2015-03-02 Reproducible Research: Lessons Learned from Massive Open Online Courses

Source: Dr. Roger Peng (2011). Reproducible Research in Computational Science. Science 334: 122

Have you ever needed to look back at a program and research data from lab work performed last year, last month or maybe last week and had a difficult time recalling how the pieces fit together? Or, perhaps the reasoning behind the decisions you made while conducting your experiments is now obscure due to incomplete or poorly written documentation.  I never gave this idea much thought until I enrolled in a series of Massive Open Online Courses (MOOCs) offered on the Coursera platform. The courses, which I took during the period from August to December of 2014, were part of a nine course specialization in the area of data science. The various topics included R Programming, Statistical Inference and Machine Learning. Because these courses are entirely free, you might think they would lack academic rigor. That's not the case. In fact, these particular courses and others on Coursera are facilitated by many of the top research universities in the country. The courses I took were taught by professors in the biostatistics department of the Johns Hopkins Bloomberg School of Public Health. I found the work to be quite challenging and was impressed by the amount of material we covered in each four-week session. Thank goodness for the Q&A forums and the community teaching assistants as the weekly pre-recorded lectures, quizzes, programming assignments, and peer reviews required a considerable amount of effort each week.

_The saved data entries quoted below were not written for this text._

**config.mk**
```make
export PLATFORM = sky130hd
export DESIGN_NAME = uart_alu_cmd_ctrl
export DESIGN_NICKNAME = d
export VERILOG_FILES = /design/src/rtl/uart_alu_cmd_ctrl.sv
export SDC_FILE = /design/constraint.sdc
export NUM_CORES = 1
export LEC_CHECK = 0
export BUFFER_PORTS_ARGS = -buffer_cell sky130_fd_sc_hd__buf_2
export CAP_MARGIN = 20
export CORE_MARGIN = 10
export CORE_UTILIZATION = 30
export CTS_CLUSTER_SIZE = 12
export DETAILED_ROUTE_END_ITERATION = 6
export PLACE_DENSITY = 0.59
export SLEW_MARGIN = 20
export SYNTH_ARGS = -nofsm -noshare
export SYNTH_HDL_FRONTEND = slang
export SYNTH_SLANG_ARGS = --single-unit
```
**constraint.sdc**
```tcl
create_clock -name clk -period 3.8 [get_ports clk]
set_input_delay 0.19 -clock clk [delete_from_list [all_inputs] [get_ports clk]]
set_output_delay 0.19 -clock clk [all_outputs]
set_load 0.02 [all_outputs]
```
**src/rtl/pq_rr_burst_arbiter.sv**
```systemverilog
// Round-robin burst arbiter: rotating-priority lowest-set-bit selection, registered
// burst ownership with a ready handshake, last-beat completion, abort and max-length preemption.
module pq_rr_burst_arbiter #(
    parameter int unsigned WIDTH     = 8,
    parameter int unsigned MAX_BEATS = 4
) (
    input  logic                     CLK,
    input  logic                     RST,
    input  logic [WIDTH-1:0]         req_vec,
    input  logic [WIDTH-1:0]         last_vec,
    input  logic                     ready,
    output logic                     grant_valid,
    output logic [WIDTH-1:0]         grant_one_hot,
    output logic [$clog2(WIDTH)-1:0] grant_index,
    output logic                     beat_fire,
    output logic                     burst_end,
    output logic                     burst_abort,
    output logic                     preempt
);

    localparam int unsigned IDX_W = $clog2(WIDTH);
    localparam int unsigned CNT_W = $clog2(MAX_BEATS + 1);

    typedef enum logic {
        IDLE    = 1'b0,
        GRANTED = 1'b1
    } state_t;

    state_t             state_q, state_d;
    logic [WIDTH-1:0]   owner_oh_q, owner_oh_d;
    logic [IDX_W-1:0]   owner_idx_q, owner_idx_d;
    logic [WIDTH-1:0]   prio_mask_q, prio_mask_d;
    logic [CNT_W-1:0]   beat_count_q, beat_count_d;
    logic [WIDTH-1:0]   win_oh;

    logic granted;
    logic owner_req;
    logic owner_last;
    logic cnt_at_max;
    logic fire_w;
    logic abort_w;
    logic preempt_w;
    logic end_w;

    // Isolate the lowest set bit with the two's-complement trick.
    function automatic logic [WIDTH-1:0] lsb_oh(input logic [WIDTH-1:0] v);
        return v & (~v + WIDTH'(1));
    endfunction

    // Prefer requesters above the last owner; fall back to plain lowest-set-bit.
    function automatic logic [WIDTH-1:0] sel_oh(input logic [WIDTH-1:0] v,
                                                input logic [WIDTH-1:0] mask);
        logic [WIDTH-1:0] m;
        m = v & mask;
        return (|m) ? lsb_oh(m) : lsb_oh(v);
    endfunction

    // Bits strictly above the one-hot position; all-zero for the top requester.
    function automatic logic [WIDTH-1:0] cold_mask(input logic [WIDTH-1:0] oh);
        return ~(oh | (oh - WIDTH'(1)));
    endfunction

    function automatic logic [IDX_W-1:0] oh_to_idx(input logic [WIDTH-1:0] oh);
        logic [IDX_W-1:0] idx;
        idx = '0;
        for (int unsigned i = 0; i < WIDTH; i++) begin
            if (oh[i]) idx = IDX_W'(i);
        end
        return idx;
    endfunction

    // Per-cycle burst events for the current owner; abort wins since no beat can fire.
    assign granted    = (state_q == GRANTED);
    assign owner_req  = |(req_vec & owner_oh_q);
    assign owner_last = |(last_vec & owner_oh_q);
    assign cnt_at_max = (beat_count_q == CNT_W'(MAX_BEATS - 1));
    assign fire_w     = granted & owner_req & ready;
    assign abort_w    = granted & ~owner_req;
    assign preempt_w  = fire_w & ~owner_last & cnt_at_max;
    assign end_w      = fire_w & (owner_last | cnt_at_max);

    // State register.
    always_ff @(posedge CLK) begin
        if (RST) begin
            state_q      <= IDLE;
            owner_oh_q   <= '0;
            owner_idx_q  <= '0;
            prio_mask_q  <= '1;
            beat_count_q <= '0;
        end else begin
            state_q      <= state_d;
            owner_oh_q   <= owner_oh_d;
            owner_idx_q  <= owner_idx_d;
            prio_mask_q  <= prio_mask_d;
            beat_count_q <= beat_count_d;
        end
    end

    // Next-state: arbitration from IDLE, handoff at burst end, beat counting otherwise.
    always_comb begin
        state_d      = state_q;
        owner_oh_d   = owner_oh_q;
        owner_idx_d  = owner_idx_q;
        prio_mask_d  = prio_mask_q;
        beat_count_d = beat_count_q;
        win_oh       = '0;

        case (state_q)
            IDLE: begin
                if (|req_vec) begin
                    win_oh       = sel_oh(req_vec, prio_mask_q);
                    state_d      = GRANTED;
                    owner_oh_d   = win_oh;
                    owner_idx_d  = oh_to_idx(win_oh);
                    beat_count_d = '0;
                end
            end
            GRANTED: begin
                if (end_w || abort_w) begin
                    // Outgoing owner is excluded so a lone requester takes one idle bubble.
                    prio_mask_d  = cold_mask(owner_oh_q);
                    win_oh       = sel_oh(req_vec & ~owner_oh_q, prio_mask_d);
                    beat_count_d = '0;
                    if (|win_oh) begin
                        state_d     = GRANTED;
                        owner_oh_d  = win_oh;
                        owner_idx_d = oh_to_idx(win_oh);
                    end else begin
                        state_d     = IDLE;
                        owner_oh_d  = '0;
                        owner_idx_d = '0;
                    end
                end else if (fire_w) begin
                    beat_count_d = beat_count_q + CNT_W'(1);
                end
            end
        endcase
    end

    // Outputs: grant straight from registers, event pulses suppressed while in reset.
    always_comb begin
        grant_valid   = granted;
        grant_one_hot = owner_oh_q;
        grant_index   = owner_idx_q;
        beat_fire     = fire_w & ~RST;
        burst_end     = end_w & ~RST;
        burst_abort   = abort_w & ~RST;
        preempt       = preempt_w & ~RST;
    end

endmodule

```
**config.mk**
```make
export PLATFORM = sky130hd
export DESIGN_NAME = pq_rr_burst_arbiter
export DESIGN_NICKNAME = d
export VERILOG_FILES = /design/src/rtl/pq_rr_burst_arbiter.sv
export SDC_FILE = /design/constraint.sdc
export NUM_CORES = 1
export LEC_CHECK = 0
export CAP_MARGIN = 20
export CELL_PAD_IN_SITES_DETAIL_PLACEMENT = 0
export CELL_PAD_IN_SITES_GLOBAL_PLACEMENT = 1
export CORE_AREA = 2 2 70 72
export DETAILED_ROUTE_END_ITERATION = 8
export DIE_AREA = 0 0 72 74
export PLACE_DENSITY = 0.84
export SLEW_MARGIN = 20
export SYNTH_ARGS = -nofsm -noshare
export SYNTH_HDL_FRONTEND = slang
export SYNTH_SLANG_ARGS = --single-unit
```
**constraint.sdc**
```tcl
create_clock -name CLK -period 4.65 [get_ports CLK]
set_input_delay 0.93 -clock CLK [delete_from_list [all_inputs] [get_ports CLK]]
set_output_delay 0.93 -clock CLK [all_outputs]
set_load 0.01 [all_outputs]
```
==> metrics.cfg <==
[setup_path]
cp-startpoint = req_vec[3]
reg2reg_from = grant_one_hot[0]$_SDFFE_PP0P_
endpoint_kind = primary output
cp.buffers_inverters = 2
worstPathRequired_ns = 3.72
crit_family = buffers and inverters
arrival_ns = 3.07
cp-start-kind = input port
r2r_end = grant_index[1]$_SDFFE_PP0P_
reg2reg_setup_slack_ns = 1.86
slowest_stage = clkdlybuf4s50_1
ff2ff_path_depth = 7
critPathMaxFanout = 9
max_stage_delay_ns = 0.66
worstPathCellList = clkdlybuf4s50_1 -> a22oi_1 -> nand4_2 -> nand2_1 -> nor3b_1 -> and3_1 -> clkdlybuf4s50_1
crit_type = in2out
path_common_cell = clkdlybuf4s50_1

[pwr]
comb_power_share_pct = 66.0
powerDensity_mw_per_mm2 = 754.8
intPower_uw = 815.8
totalPowerFinal_mw = 1.630
p_leak_nw = 0.7856
peakVddDrop_v = 0.0004373
power_switching_share_pct = 49.95
seqPwrFrac_pct = 26.0
p_sw_uw = 814.3
clock_power_share_pct = 8.0

[placed_design]
gp_congestion = 0.9209
dp_cells = 306
io_buffers = 34
pre_cts_ws_ns = 0.6556
place_area_mm2 = 0.002115
dp_hpwl_um = 3891

[floorplan]
pin_count = 35
rows = 25
fp.dieH_um = 74
die_w_um = 72
dieArea_mm2 = 0.005328
coreArea_mm2 = 0.004598
start_util_pct = 38.39

[sta]
relSlewSlack_pct = 53.14
rsz0062_at_grt = false
fin_ws_ns = 0.6525
hold_violations = 0
timing.fmax_mhz = 250.2
setup_tns_ns = 0
drv_slew = 0
hold-worst-slack_ns = 0.4630
finalCritPeriodShare_pct = 85.97
worst_pin_slew_ns = 0.6975
fin_skew_ns = 0.002048
final.min_clock_period_ns = 3.997
setup_viol_count_final = 0

[yosys]
synth_area_leader_cell = dfxtp_1
synth_area_mm2 = 0.001765
synth_compound_area_share_pct = 32.60
synth-seq-area-share_pct = 26.08
yosys_warnings = 0
synthAdderAreaFrac_pct = 1.417
synthTopCellsByCount = dfxtp_1, nand2_1, nor2_1
synth_top_area_share_pct = 26.08
synth-simple-area-share_pct = 30.76
synth_edf_count = 0
synth_area_leaders = dfxtp_1, a22oi_1, nand2_1
ys_ff_latch = 23
synth_top_family_by_area = compound AO/OA/AOI/OAI gates
synthMuxAreaShare_pct = 1.772
yosysMostFrequentCell = dfxtp_1
postSynthCellCount = 229
ys_types = 65
ys_async_sr_fraction_pct = 0
avgSynthCellArea_um2 = 7.709
synth_nets = 250
synthXorXnorAreaFrac_pct = 0
synth_flop_cell = dfxtp_1

[finish]
final_nets = 278
final_util_pct = 46.97
layout.cells.non_filler = 310
finalInstanceArea_mm2 = 0.002160
synthToLayoutAreaGrowth_pct = 22.32
drive_gt1_share_pct = 8.594
fill_cells = 469
antenna_cells = 0

[worst_hold_path]
hp-class = reg2reg
holdPathStages = 2
hp-start = beat_count_q[2]$_SDFFE_PP0P_
worstHoldEndpoint = beat_count_q[2]$_SDFFE_PP0P_

[global_routing]
first_global_vias = 1707
gr-total-overflow = 0
grt_first_pass_wirelength_um = 8514
grt_max_degree = 18
grt_antenna_before_repair = 0
grt_usage_pct = 20.37

[drt]
drt_iter0_drc = 140
via_count = 1885
firstDrtPassIters = 4
viasPerCell = 6.081
drc = 0
ant_nets = 0
routedWlPerCell_um = 16.72
wl_um = 5183

[clock_network]
cts_buffers = 3
cts_resized = 0
cts_root_buffer = clkbuf_8
cts.htree.levels = 1
cts.clk_slew.worst_paths_ns = 0.08
insertion_delay_ns = 0.27
ctsHoldBuffers = 0
cts_setup_buffers = 0
tritoncts = yes
cts_buffer_depth = 2
clock-sinks = 23

[status]
outcome = finished clean

[job]
max-cap-violations = 0

## cells in the final DEF, fill, tap and decap left out, drive strengths merged, types with 5 or more instances in the layout
| cell type | n |
|---|---|
| clkdlybuf4s50 | 34 |
| dfxtp | 23 |
| nand2 | 22 |
| nor2 | 22 |
| a21oi | 16 |
| o21ai | 13 |
| inv | 12 |
| nor3 | 12 |
| a22oi | 11 |
| nand3 | 8 |
| o311ai | 6 |
| nand4 | 5 |
## power groups by stage
stage	Clock, mW	Sequential (mW)	Combinational [mW]
CTS	0.133	0.425	1.07
global placement	0	0.431	1.06
detailed placement	0	0.430	1.06
floorplan	0	0.367	0.827
finish	0.130	0.425	1.08
global route	0.138	0.441	1.19
## tightest hold or removal path, cell delays in order, from the launching register on
cell and delay, ns:
dfxtp_1 0.32, nand2_1 0.05, a21oi_1 0.05
## layout make-up
class | count | area (µm²) | share of cell area (%)
Multi-Input combinational cell | 179 | 1175 | 54.40
Sequential cell | 23 | 460.4 | 21.32
Timing Repair Buffer | 37 | 362.8 | 16.80
Tap cell | 54 | 67.56 | 3.129
Inverter | 13 | 48.80 | 2.260
Clock buffer | 4 | 45.04 | 2.086
## kinds of logic (layout without fill, tap and decap cells)
group / Yosys count / count (layout)
simple gates: 97 / 97
compound gates: 77 / 77
buf+inv: 27 / 54
mux: 3 / 3
flops: 23 / 23
fa+ha+maj: 2 / 2
## how the worst max path moves through the flow
stage / slack, ns / cells after the start / endpoint
CTS: 0.64 / 7 / preempt
global placement: 0.69 / 7 / preempt
detailed placement: 0.66 / 7 / preempt
finish: 0.65 / 7 / preempt
global route: 0.54 / 7 / preempt
floorplan: 1.51 / 6 / preempt
## state kept, by name, summed over array words and instances (netlist names)
name and flops:
grant_one_hot 8, grant_valid 1, beat_count_q 3, grant_index 3
prio_mask_q 8
## routing by layer
| metal | vias to the layer above | wire length, µm | share of wire [%] | GRT usage [%] |
|---|---|---|---|---|
| met2 | 56 | 2346 | 45 | 32.82 |
| met4 | 0 | 44 | 0.85 | 4.193 |
| met3 | 4 | 285 | 5.5 | 4.201 |
| met5 | - | 0 | 0 | 0 |
| met1 | 905 | 2507 | 48 | 28.44 |
| li1 | 920 | - | - | - |
No activity file was read; power rests on OpenSTA's default activity.
<file path="config.mk">
export PLATFORM = sky130hd
export DESIGN_NAME = wfg_wb_arbiter
export DESIGN_NICKNAME = d
export VERILOG_FILES = /design/src/rtl/wfg_wb_arbiter.sv
export SDC_FILE = /design/constraint.sdc
export NUM_CORES = 1
export LEC_CHECK = 0
export BUFFER_PORTS_ARGS = -buffer_cell sky130_fd_sc_hd__buf_2
export CELL_PAD_IN_SITES_DETAIL_PLACEMENT = 0
export CELL_PAD_IN_SITES_GLOBAL_PLACEMENT = 1
export CORE_AREA = 4 4 124 126
export CTS_CLUSTER_DIAMETER = 60
export DETAILED_ROUTE_END_ITERATION = 8
export DIE_AREA = 0 0 128 130
export PLACE_DENSITY = 0.82
export SLEW_MARGIN = 20
export SYNTH_ARGS = -nofsm -noshare
export SYNTH_HDL_FRONTEND = slang
export SYNTH_SLANG_ARGS = --single-unit
</file>
<file path="constraint.sdc">
create_clock -name clk -period 2.2 [get_ports clk]
set_clock_uncertainty 0.05 [all_clocks]
set_input_delay 0.11 -clock clk [delete_from_list [all_inputs] [get_ports clk]]
set_output_delay 0.11 -clock clk [all_outputs]
set_load 0.02 [all_outputs]
</file>
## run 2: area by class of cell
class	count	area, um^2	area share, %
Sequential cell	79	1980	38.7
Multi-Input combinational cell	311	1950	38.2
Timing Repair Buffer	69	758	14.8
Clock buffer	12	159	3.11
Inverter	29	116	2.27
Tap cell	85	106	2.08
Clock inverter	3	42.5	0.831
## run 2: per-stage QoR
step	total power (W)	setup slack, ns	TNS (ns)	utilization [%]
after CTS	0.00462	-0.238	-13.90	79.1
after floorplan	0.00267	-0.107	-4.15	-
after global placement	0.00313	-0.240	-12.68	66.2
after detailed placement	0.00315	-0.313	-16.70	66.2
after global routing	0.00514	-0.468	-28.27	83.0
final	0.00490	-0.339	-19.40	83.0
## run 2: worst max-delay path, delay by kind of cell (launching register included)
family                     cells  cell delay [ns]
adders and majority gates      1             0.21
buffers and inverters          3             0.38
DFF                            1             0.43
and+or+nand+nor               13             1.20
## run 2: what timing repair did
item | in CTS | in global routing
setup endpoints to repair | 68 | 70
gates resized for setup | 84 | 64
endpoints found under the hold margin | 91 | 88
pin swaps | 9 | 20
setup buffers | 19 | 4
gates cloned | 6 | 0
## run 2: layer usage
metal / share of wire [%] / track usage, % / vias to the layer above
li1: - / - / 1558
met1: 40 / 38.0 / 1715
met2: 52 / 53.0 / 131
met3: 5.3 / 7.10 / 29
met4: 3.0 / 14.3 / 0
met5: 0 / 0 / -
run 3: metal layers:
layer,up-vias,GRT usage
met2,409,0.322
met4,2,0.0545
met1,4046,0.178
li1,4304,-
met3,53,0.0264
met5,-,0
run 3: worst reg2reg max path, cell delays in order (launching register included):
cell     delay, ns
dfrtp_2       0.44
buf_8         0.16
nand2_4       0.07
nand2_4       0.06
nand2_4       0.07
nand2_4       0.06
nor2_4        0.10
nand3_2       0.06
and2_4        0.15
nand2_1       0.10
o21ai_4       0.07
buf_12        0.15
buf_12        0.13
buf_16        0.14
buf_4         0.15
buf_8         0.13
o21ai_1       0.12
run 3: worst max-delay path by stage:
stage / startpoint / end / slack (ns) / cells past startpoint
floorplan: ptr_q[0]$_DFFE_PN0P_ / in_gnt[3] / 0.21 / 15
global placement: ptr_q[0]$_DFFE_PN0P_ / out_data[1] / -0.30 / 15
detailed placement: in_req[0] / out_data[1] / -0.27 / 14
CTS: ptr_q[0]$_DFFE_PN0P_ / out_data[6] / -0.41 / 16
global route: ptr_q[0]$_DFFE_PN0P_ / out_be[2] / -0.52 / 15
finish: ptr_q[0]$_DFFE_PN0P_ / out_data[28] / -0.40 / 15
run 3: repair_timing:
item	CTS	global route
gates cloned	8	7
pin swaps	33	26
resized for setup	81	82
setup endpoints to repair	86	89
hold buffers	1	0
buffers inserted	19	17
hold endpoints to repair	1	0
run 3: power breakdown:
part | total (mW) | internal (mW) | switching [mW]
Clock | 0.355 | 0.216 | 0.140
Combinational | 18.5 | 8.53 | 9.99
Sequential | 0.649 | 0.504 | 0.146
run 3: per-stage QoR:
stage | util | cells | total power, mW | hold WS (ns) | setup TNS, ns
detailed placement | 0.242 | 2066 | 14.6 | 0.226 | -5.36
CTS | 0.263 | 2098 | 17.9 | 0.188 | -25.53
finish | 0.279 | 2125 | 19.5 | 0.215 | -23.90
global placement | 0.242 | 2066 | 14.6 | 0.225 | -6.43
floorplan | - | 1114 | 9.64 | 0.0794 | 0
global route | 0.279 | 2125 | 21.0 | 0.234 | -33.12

While the data science courses are primarily focused on data collection, analysis and methods for producing statistical evidence, there was a persistent theme throughout -- this notion of reproducible research. In the figure above, Dr. Roger Peng, a professor at Johns Hopkins University and one of the primary instructors for several of the courses in the data science specialization, illustrates the gap between no replication and the possibilities for full replication when both the data and the computer code are made available. This was a recurring theme that was reinforced with the programming assignments. Each course concluded with a peer-reviewed major project where we were required to document our methodology, present findings and provide the code to a group of anonymous reviewers; other students in the course. This task, in itself, was an excellent way to either confirm the validity of your approach or learn new techniques from someone else's submission.

If you're interested in more details, the following short lecture from one of the courses (16:05), also presented by Dr. Peng, gives a concise introduction to the overall concepts and ideas related to reproducible research.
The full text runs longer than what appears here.